Kurt Warner #13 of the Arizona Cardinals leads a prayer after his team won the 2010 NFC wild-card playoff game 51-45 against the Green Bay Packers in overtime at University of Phoenix Stadium on Sunday.
Having said that, I’m painfully aware that the likelihood is now great that Kurt Warner and Drew Brees will conspire for a 9-7 final in the divisional playoff game. Isn’t that the way it goes? When we expect offensive explosions, we get mistakes and defense and low scores. When we expect defensive struggles, we get hit by blowouts.
And when we expect Green Bay to blow Arizona out of the water, we get one of the greatest displays of passing we’ve seen since, well, since the last time Kurt Warner got hot in the playoffs.

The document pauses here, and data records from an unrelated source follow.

$ cat src/rtl/rom_dl_router_if.sv
`default_nettype none
// ============================================================================
// Module      : rom_dl_router_if
// Description : Bundle of the hps_io ioctl signals, the per-port address
//               windows, the SDRAM write-port toggle handshakes, the DIP
//               switch bank and the sticky error flags of rom_dl_router.
//               master : the surrounding system (hps_io, SDRAM ports, config)
//               slave  : the router itself
// Revision    : 1.0 - initial release
// ============================================================================
interface rom_dl_router_if #(
  parameter int NUM_PORTS = 2
);
  // hps_io download side
  logic                      ioctl_download;
  logic                      ioctl_wr;
  logic [24:0]               ioctl_addr;
  logic [7:0]                ioctl_dout;
  logic [7:0]                ioctl_index;
  logic                      ioctl_wait;
  // per-port address windows, 25 bits per port, inclusive bounds
  logic [NUM_PORTS*25-1:0]   region_base;
  logic [NUM_PORTS*25-1:0]   region_end;
  // SDRAM write ports (toggle handshake)
  logic [NUM_PORTS-1:0]      port_req;
  logic [NUM_PORTS-1:0]      port_ack;
  logic [NUM_PORTS*24-1:0]   port_a;
  logic [NUM_PORTS*2-1:0]    port_ds;
  logic [NUM_PORTS*16-1:0]   port_d;
  // DIP switch bytes and sticky status
  logic [63:0]               dip_sw;
  logic                      err_timeout;
  logic                      err_overrun;

  modport master (
    output ioctl_download, ioctl_wr, ioctl_addr, ioctl_dout, ioctl_index,
    output region_base, region_end, port_ack,
    input  ioctl_wait, port_req, port_a, port_ds, port_d,
    input  dip_sw, err_timeout, err_overrun
  );

  modport slave (
    input  ioctl_download, ioctl_wr, ioctl_addr, ioctl_dout, ioctl_index,
    input  region_base, region_end, port_ack,
    output ioctl_wait, port_req, port_a, port_ds, port_d,
    output dip_sw, err_timeout, err_overrun
  );
endinterface
`default_nettype wire

$ cat src/rtl/rom_dl_router.sv
`default_nettype none
// ============================================================================
// Module      : rom_dl_router
// Description : ROM-download dispatcher from hps_io ioctl writes to up to
//               four SDRAM write ports. Each port owns an inclusive address
//               window with its own base; a byte landing in a window is
//               presented as a 16-bit word write (address relative to the
//               window base, one-hot byte lane) and the port's toggle
//               request flips. Writes to DIP_INDEX at addresses 0..7 are
//               captured into the 64-bit dip_sw bank.
//
//               Optional feature macro: DL_ROUTER_WAIT_EN
//                 defined   : ack-wait FSM, ioctl_wait backpressure, ack
//                             timeout counter, sticky err_timeout and
//                             err_overrun flags.
//                 undefined : fire-and-forget; every ROM write toggles,
//                             port_ack ignored, ioctl_wait and both error
//                             flags tied low.
//
// Ports       : clk_sys - single clock, rising edge
//               reset   - asynchronous, active-high, clears all state
//               bus     - rom_dl_router_if.slave (ioctl in / wait out,
//                         windows, port req/ack/a/ds/d, dip_sw, errors)
// Revision    : 1.0 - initial release
// ============================================================================
module rom_dl_router #(
  parameter int          NUM_PORTS   = 2,    // 1..4
  parameter int unsigned ROM_INDEX   = 0,
  parameter int unsigned DIP_INDEX   = 254,
  parameter int unsigned ACK_TIMEOUT = 255   // 1..65535
) (
  input  wire logic      clk_sys,
  input  wire logic      reset,
  rom_dl_router_if.slave bus
);

  localparam logic [7:0] C_ROM_IDX = 8'(ROM_INDEX);
  localparam logic [7:0] C_DIP_IDX = 8'(DIP_INDEX);

  // --------------------------------------------------------------------------
  // Registered state
  // --------------------------------------------------------------------------
  logic                    wr_last_q,  wr_last_d;
  logic [NUM_PORTS-1:0]    port_req_q, port_req_d;
  logic [NUM_PORTS*24-1:0] port_a_q,   port_a_d;
  logic [NUM_PORTS*2-1:0]  port_ds_q,  port_ds_d;
  logic [NUM_PORTS*16-1:0] port_d_q,   port_d_d;
  logic [63:0]             dip_sw_q,   dip_sw_d;

  // --------------------------------------------------------------------------
  // Event decode
  // --------------------------------------------------------------------------
  logic                 wr_event;
  logic                 rom_event;
  logic                 dip_event;
  logic [NUM_PORTS-1:0] hit;
  logic                 issue;      // launch a write to every hit port

  assign wr_event  = bus.ioctl_wr & ~wr_last_q;
  assign rom_event = wr_event & bus.ioctl_download & (bus.ioctl_index == C_ROM_IDX);
  // DIP bytes arrive regardless of the download level
  assign dip_event = wr_event & (bus.ioctl_index == C_DIP_IDX) &
                     (bus.ioctl_addr[24:3] == 22'd0);

  // Inclusive unsigned window compare over the full 25 bits, so a window
  // ending at 25'h1FFFFFF matches its last byte without wrapping.
  always_comb begin
    hit = '0;
    for (int p = 0; p < NUM_PORTS; p++) begin
      hit[p] = (bus.ioctl_addr >= bus.region_base[p*25 +: 25]) &&
               (bus.ioctl_addr <= bus.region_end[p*25 +: 25]);
    end
  end

`ifdef DL_ROUTER_WAIT_EN
  // --------------------------------------------------------------------------
  // Ack-wait FSM
  // --------------------------------------------------------------------------
  typedef enum logic [0:0] {
    ST_IDLE     = 1'b0,
    ST_WAIT_ACK = 1'b1
  } state_t;

  localparam logic [15:0] C_TMO = 16'(ACK_TIMEOUT);

  state_t               state_q, state_d;
  logic [15:0]          tmo_cnt_q, tmo_cnt_d;
  logic [NUM_PORTS-1:0] pend_q, pend_d;      // ports launched by the last write
  logic                 dl_last_q, dl_last_d;
  logic                 err_timeout_q, err_timeout_d;
  logic                 err_overrun_q, err_overrun_d;
  logic                 dl_rise;
  logic                 all_acked;
  logic [15:0]          tmo_cnt_inc;

  assign dl_rise     = bus.ioctl_download & ~dl_last_q;
  // Only ports that took part in the current write need a matching ack;
  // ports left hanging by an earlier timeout do not block later writes.
  assign all_acked   = &(~pend_q | ~(bus.port_ack ^ port_req_q));
  assign tmo_cnt_inc = tmo_cnt_q + 16'd1;

  always_comb begin
    state_d   = state_q;
    tmo_cnt_d = tmo_cnt_q;
    pend_d    = pend_q;
    dl_last_d = bus.ioctl_download;
    issue     = 1'b0;
    // A new download session starts with clean flags; a flag raised on the
    // same edge still wins below.
    err_timeout_d = dl_rise ? 1'b0 : err_timeout_q;
    err_overrun_d = dl_rise ? 1'b0 : err_overrun_q;

    case (state_q)
      ST_IDLE: begin
        if (rom_event && (hit != '0)) begin
          issue     = 1'b1;
          pend_d    = hit;
          tmo_cnt_d = 16'd0;
          state_d   = ST_WAIT_ACK;
        end
      end
      ST_WAIT_ACK: begin
        // A ROM write while busy is dropped and flagged
        if (rom_event) begin
          err_overrun_d = 1'b1;
        end
        tmo_cnt_d = tmo_cnt_inc;
        // Ack wins over a timeout reached on the same edge
        if (all_acked) begin
          state_d = ST_IDLE;
        end else if (tmo_cnt_inc == C_TMO) begin
          state_d       = ST_IDLE;
          err_timeout_d = 1'b1;
        end
      end
      default: state_d = ST_IDLE;
    endcase
  end

  always_ff @(posedge clk_sys or posedge reset) begin
    if (reset) begin
      state_q       <= ST_IDLE;
      tmo_cnt_q     <= 16'd0;
      pend_q        <= '0;
      dl_last_q     <= 1'b0;
      err_timeout_q <= 1'b0;
      err_overrun_q <= 1'b0;
    end else begin
      state_q       <= state_d;
      tmo_cnt_q     <= tmo_cnt_d;
      pend_q        <= pend_d;
      dl_last_q     <= dl_last_d;
      err_timeout_q <= err_timeout_d;
      err_overrun_q <= err_overrun_d;
    end
  end

  assign bus.ioctl_wait  = (state_q == ST_WAIT_ACK);
  assign bus.err_timeout = err_timeout_q;
  assign bus.err_overrun = err_overrun_q;
`else
  // --------------------------------------------------------------------------
  // Fire-and-forget: every ROM write with at least one hit is launched
  // --------------------------------------------------------------------------
  logic            unused_ack;
  localparam int unsigned unused_ack_timeout = ACK_TIMEOUT;

  assign unused_ack      = ^bus.port_ack;
  assign issue           = rom_event & (hit != '0);
  assign bus.ioctl_wait  = 1'b0;
  assign bus.err_timeout = 1'b0;
  assign bus.err_overrun = 1'b0;
`endif

  // --------------------------------------------------------------------------
  // Port datapath and DIP capture
  // --------------------------------------------------------------------------
  always_comb begin
    logic [24:0] off_v;
    wr_last_d  = bus.ioctl_wr;
    port_req_d = port_req_q;
    port_a_d   = port_a_q;
    port_ds_d  = port_ds_q;
    port_d_d   = port_d_q;
    dip_sw_d   = dip_sw_q;
    off_v      = 25'd0;

    if (issue) begin
      for (int p = 0; p < NUM_PORTS; p++) begin
        if (hit[p]) begin
          off_v               = bus.ioctl_addr - bus.region_base[p*25 +: 25];
          port_a_d[p*24 +: 24] = off_v[24:1];
          // Odd byte goes to the upper lane
          port_ds_d[p*2 +: 2]  = {off_v[0], ~off_v[0]};
          port_d_d[p*16 +: 16] = {bus.ioctl_dout, bus.ioctl_dout};
          port_req_d[p]        = ~port_req_q[p];
        end
      end
    end

    if (dip_event) begin
      dip_sw_d[{bus.ioctl_addr[2:0], 3'b000} +: 8] = bus.ioctl_dout;
    end
  end

  always_ff @(posedge clk_sys or posedge reset) begin
    if (reset) begin
      wr_last_q  <= 1'b0;
      port_req_q <= '0;
      port_a_q   <= '0;
      port_ds_q  <= '0;
      port_d_q   <= '0;
      dip_sw_q   <= 64'd0;
    end else begin
      wr_last_q  <= wr_last_d;
      port_req_q <= port_req_d;
      port_a_q   <= port_a_d;
      port_ds_q  <= port_ds_d;
      port_d_q   <= port_d_d;
      dip_sw_q   <= dip_sw_d;
    end
  end

  assign bus.port_req = port_req_q;
  assign bus.port_a   = port_a_q;
  assign bus.port_ds  = port_ds_q;
  assign bus.port_d   = port_d_q;
  assign bus.dip_sw   = dip_sw_q;

endmodule
`default_nettype wire

$ cat src/flat_wrapper.sv
// flat-port wrapper written by rule: the top's interface ports become plain ports
module rom_dl_router_flat 
#(
  parameter int          NUM_PORTS   = 2,           
  parameter int unsigned ROM_INDEX   = 0,
  parameter int unsigned DIP_INDEX   = 254,
  parameter int unsigned ACK_TIMEOUT = 255              
)
  (clk_sys, reset, bus_ioctl_download, bus_ioctl_wr, bus_ioctl_addr, bus_ioctl_dout, bus_ioctl_index, bus_region_base, bus_region_end, bus_port_ack, bus_ioctl_wait, bus_port_req, bus_port_a, bus_port_ds, bus_port_d, bus_dip_sw, bus_err_timeout, bus_err_overrun);
  rom_dl_router_if #(.NUM_PORTS(NUM_PORTS)) bus_i ();
  input  wire logic clk_sys;
  input  wire logic reset;
  input wire logic [$bits(bus_i.ioctl_download)-1:0] bus_ioctl_download;
  input wire logic [$bits(bus_i.ioctl_wr)-1:0] bus_ioctl_wr;
  input wire logic [$bits(bus_i.ioctl_addr)-1:0] bus_ioctl_addr;
  input wire logic [$bits(bus_i.ioctl_dout)-1:0] bus_ioctl_dout;
  input wire logic [$bits(bus_i.ioctl_index)-1:0] bus_ioctl_index;
  input wire logic [$bits(bus_i.region_base)-1:0] bus_region_base;
  input wire logic [$bits(bus_i.region_end)-1:0] bus_region_end;
  input wire logic [$bits(bus_i.port_ack)-1:0] bus_port_ack;
  output wire logic [$bits(bus_i.ioctl_wait)-1:0] bus_ioctl_wait;
  output wire logic [$bits(bus_i.port_req)-1:0] bus_port_req;
  output wire logic [$bits(bus_i.port_a)-1:0] bus_port_a;
  output wire logic [$bits(bus_i.port_ds)-1:0] bus_port_ds;
  output wire logic [$bits(bus_i.port_d)-1:0] bus_port_d;
  output wire logic [$bits(bus_i.dip_sw)-1:0] bus_dip_sw;
  output wire logic [$bits(bus_i.err_timeout)-1:0] bus_err_timeout;
  output wire logic [$bits(bus_i.err_overrun)-1:0] bus_err_overrun;
  assign bus_i.ioctl_download = bus_ioctl_download;
  assign bus_i.ioctl_wr = bus_ioctl_wr;
  assign bus_i.ioctl_addr = bus_ioctl_addr;
  assign bus_i.ioctl_dout = bus_ioctl_dout;
  assign bus_i.ioctl_index = bus_ioctl_index;
  assign bus_i.region_base = bus_region_base;
  assign bus_i.region_end = bus_region_end;
  assign bus_i.port_ack = bus_port_ack;
  assign bus_ioctl_wait = bus_i.ioctl_wait;
  assign bus_port_req = bus_i.port_req;
  assign bus_port_a = bus_i.port_a;
  assign bus_port_ds = bus_i.port_ds;
  assign bus_port_d = bus_i.port_d;
  assign bus_dip_sw = bus_i.dip_sw;
  assign bus_err_timeout = bus_i.err_timeout;
  assign bus_err_overrun = bus_i.err_overrun;
  rom_dl_router #(.NUM_PORTS(NUM_PORTS), .ROM_INDEX(ROM_INDEX), .DIP_INDEX(DIP_INDEX), .ACK_TIMEOUT(ACK_TIMEOUT)) u_core (.clk_sys(clk_sys), .reset(reset), .bus(bus_i));
endmodule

This wasn’t supposed to happen, experts said. The Cardinals weren’t that good, being in the playoffs only by virtue of winning the NFC West, which would be like a real football division if it had any real football teams in it.
You’d think realize that if you give Warner time to throw and let his receivers run their routes, there is no stopping Arizona. The man got the Cardinals, the NFL’s answer to the Los Angeles Clippers, to the Super Bowl. He’s won a Vince Lombardi Trophy. He’s a former MVP. He is simply superb.
The Packers certainly know now. They're going to have to live all winter and next summer with the knowledge that they simply weren’t ready, which is a little amazing given the team just played each other in Week 17.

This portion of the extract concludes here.